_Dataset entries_
**src/rtl/ccff_chain_loader.sv**
```systemverilog
// Writer end of a ccff_head -> ccff_tail configuration chain: serializes bitstream words onto
// the chain and returns the bits shifted out of ccff_tail as readback words.
//
// state | meaning
// IDLE  | waiting for start; bit_count holds the last load's length
// SHIFT | accepting words and stepping bits onto ccff_head
// FLUSH | all bits stepped; waiting for the last tail sample and its rd handshake
// DONE  | one-cycle completion pulse
module ccff_chain_loader #(
  parameter int CHAIN_LEN = 24,
  parameter int WORD_W    = 8,
  parameter int CNT_W     = $clog2(CHAIN_LEN + 1)
) (
  input  logic              prog_clk,
  input  logic              pReset,
  input  logic              start,
  output logic              busy,
  output logic              done,
  input  logic [WORD_W-1:0] wr_data,
  input  logic              wr_valid,
  output logic              wr_ready,
  output logic [WORD_W-1:0] rd_data,
  output logic              rd_valid,
  input  logic              rd_ready,
  output logic              ccff_head,
  output logic              chain_clk_en,
  input  logic              ccff_tail,
  output logic [CNT_W-1:0]  bit_count
);

  localparam int BC_W  = $clog2(WORD_W + 1);
  localparam int IDX_W = (WORD_W > 1) ? $clog2(WORD_W) : 1;
  localparam logic [CNT_W-1:0] LEN_C    = CNT_W'(CHAIN_LEN);
  localparam logic [IDX_W-1:0] LAST_IDX = IDX_W'(WORD_W - 1);

  typedef enum logic [1:0] {IDLE, SHIFT, FLUSH, DONE} state_t;
  state_t state, next_state;

  logic [WORD_W-1:0] wbuf, wbuf_load, rb_buf, rb_word;
  logic [BC_W-1:0]   wbuf_cnt, load_cnt;
  logic [IDX_W-1:0]  rb_idx;
  logic [CNT_W-1:0]  remaining;
  logic              rd_last, launch, accept, step, word_closing, final_sample;

  assign launch       = (state == IDLE) && start;
  assign remaining    = LEN_C - bit_count;
  assign accept       = wr_valid && wr_ready;
  // A tail sample is taken on every edge where the chain is enabled.
  assign word_closing = chain_clk_en && (rb_idx == LAST_IDX);
  assign final_sample = chain_clk_en && (bit_count == LEN_C);
  // Hold off a step whose sample would land on a readback word that cannot be emitted yet.
  assign step         = (state == SHIFT) && (wbuf_cnt != '0) && !rd_valid && !word_closing;
  assign rb_word      = rb_buf | (WORD_W'(ccff_tail) << rb_idx);

  always_comb begin
    load_cnt  = BC_W'(WORD_W);
    wbuf_load = '0;
    if (32'(remaining) < WORD_W) load_cnt = BC_W'(remaining);
    for (int i = 0; i < WORD_W; i++) begin
      if (i < 32'(load_cnt)) wbuf_load[i] = wr_data[i];
    end
  end

  always_comb begin
    next_state = state;
    busy       = 1'b0;
    done       = 1'b0;
    wr_ready   = 1'b0;
    case (state)
      IDLE: begin
        if (start) next_state = SHIFT;
      end
      SHIFT: begin
        busy     = 1'b1;
        wr_ready = (wbuf_cnt == '0) && (bit_count != LEN_C);
        if (bit_count == LEN_C) next_state = FLUSH;
      end
      FLUSH: begin
        busy = 1'b1;
        if (rd_valid && rd_ready && rd_last) next_state = DONE;
      end
      DONE: begin
        done       = 1'b1;
        next_state = IDLE;
      end
      default: next_state = IDLE;
    endcase
  end

  always_ff @(posedge prog_clk or negedge pReset) begin
    if (!pReset) state <= IDLE;
    else         state <= next_state;
  end

  always_ff @(posedge prog_clk or negedge pReset) begin
    if (!pReset) begin
      ccff_head    <= 1'b0;
      chain_clk_en <= 1'b0;
      bit_count    <= '0;
      wbuf         <= '0;
      wbuf_cnt     <= '0;
      rb_buf       <= '0;
      rb_idx       <= '0;
      rd_data      <= '0;
      rd_valid     <= 1'b0;
      rd_last      <= 1'b0;
    end else begin
      chain_clk_en <= step;
      if (step) begin
        ccff_head <= wbuf[0];
        wbuf      <= wbuf >> 1;
        wbuf_cnt  <= wbuf_cnt - BC_W'(1);
        bit_count <= bit_count + CNT_W'(1);
      end else if (accept) begin
        wbuf     <= wbuf_load;
        wbuf_cnt <= load_cnt;
      end

      if (rd_valid && rd_ready) rd_valid <= 1'b0;
      if (chain_clk_en) begin
        if (word_closing || final_sample) begin
          rd_data  <= rb_word;
          rd_valid <= 1'b1;
          rd_last  <= final_sample;
          rb_buf   <= '0;
          rb_idx   <= '0;
        end else begin
          rb_buf <= rb_word;
          rb_idx <= rb_idx + IDX_W'(1);
        end
      end

      if (launch) begin
        bit_count <= '0;
        wbuf      <= '0;
        wbuf_cnt  <= '0;
        rb_buf    <= '0;
        rb_idx    <= '0;
        rd_last   <= 1'b0;
      end
    end
  end

endmodule

```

_What is needed_
Output each entry exactly as written, leaving none out.

_Solution for this exercise_
**src/rtl/ccff_chain_loader.sv**
```systemverilog
// Writer end of a ccff_head -> ccff_tail configuration chain: serializes bitstream words onto
// the chain and returns the bits shifted out of ccff_tail as readback words.
//
// state | meaning
// IDLE  | waiting for start; bit_count holds the last load's length
// SHIFT | accepting words and stepping bits onto ccff_head
// FLUSH | all bits stepped; waiting for the last tail sample and its rd handshake
// DONE  | one-cycle completion pulse
module ccff_chain_loader #(
  parameter int CHAIN_LEN = 24,
  parameter int WORD_W    = 8,
  parameter int CNT_W     = $clog2(CHAIN_LEN + 1)
) (
  input  logic              prog_clk,
  input  logic              pReset,
  input  logic              start,
  output logic              busy,
  output logic              done,
  input  logic [WORD_W-1:0] wr_data,
  input  logic              wr_valid,
  output logic              wr_ready,
  output logic [WORD_W-1:0] rd_data,
  output logic              rd_valid,
  input  logic              rd_ready,
  output logic              ccff_head,
  output logic              chain_clk_en,
  input  logic              ccff_tail,
  output logic [CNT_W-1:0]  bit_count
);

  localparam int BC_W  = $clog2(WORD_W + 1);
  localparam int IDX_W = (WORD_W > 1) ? $clog2(WORD_W) : 1;
  localparam logic [CNT_W-1:0] LEN_C    = CNT_W'(CHAIN_LEN);
  localparam logic [IDX_W-1:0] LAST_IDX = IDX_W'(WORD_W - 1);

  typedef enum logic [1:0] {IDLE, SHIFT, FLUSH, DONE} state_t;
  state_t state, next_state;

  logic [WORD_W-1:0] wbuf, wbuf_load, rb_buf, rb_word;
  logic [BC_W-1:0]   wbuf_cnt, load_cnt;
  logic [IDX_W-1:0]  rb_idx;
  logic [CNT_W-1:0]  remaining;
  logic              rd_last, launch, accept, step, word_closing, final_sample;

  assign launch       = (state == IDLE) && start;
  assign remaining    = LEN_C - bit_count;
  assign accept       = wr_valid && wr_ready;
  // A tail sample is taken on every edge where the chain is enabled.
  assign word_closing = chain_clk_en && (rb_idx == LAST_IDX);
  assign final_sample = chain_clk_en && (bit_count == LEN_C);
  // Hold off a step whose sample would land on a readback word that cannot be emitted yet.
  assign step         = (state == SHIFT) && (wbuf_cnt != '0) && !rd_valid && !word_closing;
  assign rb_word      = rb_buf | (WORD_W'(ccff_tail) << rb_idx);

  always_comb begin
    load_cnt  = BC_W'(WORD_W);
    wbuf_load = '0;
    if (32'(remaining) < WORD_W) load_cnt = BC_W'(remaining);
    for (int i = 0; i < WORD_W; i++) begin
      if (i < 32'(load_cnt)) wbuf_load[i] = wr_data[i];
    end
  end

  always_comb begin
    next_state = state;
    busy       = 1'b0;
    done       = 1'b0;
    wr_ready   = 1'b0;
    case (state)
      IDLE: begin
        if (start) next_state = SHIFT;
      end
      SHIFT: begin
        busy     = 1'b1;
        wr_ready = (wbuf_cnt == '0) && (bit_count != LEN_C);
        if (bit_count == LEN_C) next_state = FLUSH;
      end
      FLUSH: begin
        busy = 1'b1;
        if (rd_valid && rd_ready && rd_last) next_state = DONE;
      end
      DONE: begin
        done       = 1'b1;
        next_state = IDLE;
      end
      default: next_state = IDLE;
    endcase
  end

  always_ff @(posedge prog_clk or negedge pReset) begin
    if (!pReset) state <= IDLE;
    else         state <= next_state;
  end

  always_ff @(posedge prog_clk or negedge pReset) begin
    if (!pReset) begin
      ccff_head    <= 1'b0;
      chain_clk_en <= 1'b0;
      bit_count    <= '0;
      wbuf         <= '0;
      wbuf_cnt     <= '0;
      rb_buf       <= '0;
      rb_idx       <= '0;
      rd_data      <= '0;
      rd_valid     <= 1'b0;
      rd_last      <= 1'b0;
    end else begin
      chain_clk_en <= step;
      if (step) begin
        ccff_head <= wbuf[0];
        wbuf      <= wbuf >> 1;
        wbuf_cnt  <= wbuf_cnt - BC_W'(1);
        bit_count <= bit_count + CNT_W'(1);
      end else if (accept) begin
        wbuf     <= wbuf_load;
        wbuf_cnt <= load_cnt;
      end

      if (rd_valid && rd_ready) rd_valid <= 1'b0;
      if (chain_clk_en) begin
        if (word_closing || final_sample) begin
          rd_data  <= rb_word;
          rd_valid <= 1'b1;
          rd_last  <= final_sample;
          rb_buf   <= '0;
          rb_idx   <= '0;
        end else begin
          rb_buf <= rb_word;
          rb_idx <= rb_idx + IDX_W'(1);
        end
      end

      if (launch) begin
        bit_count <= '0;
        wbuf      <= '0;
        wbuf_cnt  <= '0;
        rb_buf    <= '0;
        rb_idx    <= '0;
        rd_last   <= 1'b0;
      end
    end
  end

endmodule

```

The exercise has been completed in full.